Stored items
------------------------------

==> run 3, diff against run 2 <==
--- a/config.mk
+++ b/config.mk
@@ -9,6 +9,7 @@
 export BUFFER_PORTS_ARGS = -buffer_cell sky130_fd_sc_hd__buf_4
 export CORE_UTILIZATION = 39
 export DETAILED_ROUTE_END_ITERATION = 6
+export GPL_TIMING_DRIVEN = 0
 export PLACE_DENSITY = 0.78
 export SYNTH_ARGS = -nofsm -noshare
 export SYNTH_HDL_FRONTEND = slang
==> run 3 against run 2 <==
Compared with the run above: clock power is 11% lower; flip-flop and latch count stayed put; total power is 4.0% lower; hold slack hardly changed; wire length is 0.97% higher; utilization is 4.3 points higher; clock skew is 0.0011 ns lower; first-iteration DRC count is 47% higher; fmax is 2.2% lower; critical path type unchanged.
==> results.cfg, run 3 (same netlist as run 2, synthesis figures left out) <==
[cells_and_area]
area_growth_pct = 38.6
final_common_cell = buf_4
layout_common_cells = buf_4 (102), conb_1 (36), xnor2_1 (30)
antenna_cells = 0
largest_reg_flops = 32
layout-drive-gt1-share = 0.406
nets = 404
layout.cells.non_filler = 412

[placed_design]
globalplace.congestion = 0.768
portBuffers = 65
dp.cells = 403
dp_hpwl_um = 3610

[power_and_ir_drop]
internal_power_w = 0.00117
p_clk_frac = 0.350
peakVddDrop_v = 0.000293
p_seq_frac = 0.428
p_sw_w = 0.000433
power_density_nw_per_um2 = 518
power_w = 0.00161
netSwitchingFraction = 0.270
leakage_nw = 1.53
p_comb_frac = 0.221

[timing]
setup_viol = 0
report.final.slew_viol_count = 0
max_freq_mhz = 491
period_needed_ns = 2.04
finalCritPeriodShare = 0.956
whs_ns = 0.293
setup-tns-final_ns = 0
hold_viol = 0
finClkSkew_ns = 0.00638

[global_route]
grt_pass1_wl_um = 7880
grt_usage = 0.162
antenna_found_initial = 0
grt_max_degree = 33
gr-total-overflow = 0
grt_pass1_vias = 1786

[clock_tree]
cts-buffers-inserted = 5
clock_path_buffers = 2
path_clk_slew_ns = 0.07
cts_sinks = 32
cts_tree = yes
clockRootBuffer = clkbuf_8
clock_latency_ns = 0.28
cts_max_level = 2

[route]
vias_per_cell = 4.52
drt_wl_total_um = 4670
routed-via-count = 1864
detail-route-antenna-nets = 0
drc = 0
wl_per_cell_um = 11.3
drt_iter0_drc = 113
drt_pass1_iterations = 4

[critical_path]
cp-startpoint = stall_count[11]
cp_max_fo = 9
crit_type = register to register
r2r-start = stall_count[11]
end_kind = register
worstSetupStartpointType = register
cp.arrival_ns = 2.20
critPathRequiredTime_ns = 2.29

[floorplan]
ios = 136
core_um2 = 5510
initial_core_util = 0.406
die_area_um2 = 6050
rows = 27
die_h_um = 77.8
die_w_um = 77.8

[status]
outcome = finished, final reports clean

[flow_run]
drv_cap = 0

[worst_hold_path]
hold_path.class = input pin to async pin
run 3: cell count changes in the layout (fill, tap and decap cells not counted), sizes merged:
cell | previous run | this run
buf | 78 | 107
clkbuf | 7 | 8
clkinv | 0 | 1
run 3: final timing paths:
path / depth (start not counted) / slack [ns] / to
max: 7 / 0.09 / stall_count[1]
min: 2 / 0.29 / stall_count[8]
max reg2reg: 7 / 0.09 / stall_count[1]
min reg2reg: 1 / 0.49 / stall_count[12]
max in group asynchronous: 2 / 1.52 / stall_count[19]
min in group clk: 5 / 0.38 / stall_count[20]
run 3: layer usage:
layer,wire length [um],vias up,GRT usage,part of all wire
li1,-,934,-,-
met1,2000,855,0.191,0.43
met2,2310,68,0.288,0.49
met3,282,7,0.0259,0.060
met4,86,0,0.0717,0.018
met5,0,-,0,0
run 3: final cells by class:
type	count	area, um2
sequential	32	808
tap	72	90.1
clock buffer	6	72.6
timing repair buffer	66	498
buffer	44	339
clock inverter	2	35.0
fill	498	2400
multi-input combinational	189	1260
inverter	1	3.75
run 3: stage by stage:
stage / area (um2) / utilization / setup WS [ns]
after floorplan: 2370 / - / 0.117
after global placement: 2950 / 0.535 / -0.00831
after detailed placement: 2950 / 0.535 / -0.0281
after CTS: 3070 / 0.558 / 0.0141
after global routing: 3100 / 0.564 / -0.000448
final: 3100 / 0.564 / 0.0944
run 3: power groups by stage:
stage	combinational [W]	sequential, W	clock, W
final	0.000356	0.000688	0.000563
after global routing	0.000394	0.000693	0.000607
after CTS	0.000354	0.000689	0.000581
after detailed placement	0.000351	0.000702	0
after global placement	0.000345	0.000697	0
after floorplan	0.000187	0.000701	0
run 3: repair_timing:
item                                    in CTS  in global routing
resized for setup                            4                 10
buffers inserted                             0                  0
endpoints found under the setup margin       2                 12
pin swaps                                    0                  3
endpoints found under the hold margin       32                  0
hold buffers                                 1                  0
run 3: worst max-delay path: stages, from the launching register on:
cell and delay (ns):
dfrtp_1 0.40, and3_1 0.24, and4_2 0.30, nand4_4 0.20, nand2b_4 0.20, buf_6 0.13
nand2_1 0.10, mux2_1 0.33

------------------------------

# YOUR TASK
I'd like the lines above from the one with "hold_path.class = input pin to async pin" up to and including the one with "run 3: final timing" copied exactly, with no other lines.

# SOLVED EXERCISE
hold_path.class = input pin to async pin
run 3: cell count changes in the layout (fill, tap and decap cells not counted), sizes merged:
cell | previous run | this run
buf | 78 | 107
clkbuf | 7 | 8
clkinv | 0 | 1
run 3: final timing paths:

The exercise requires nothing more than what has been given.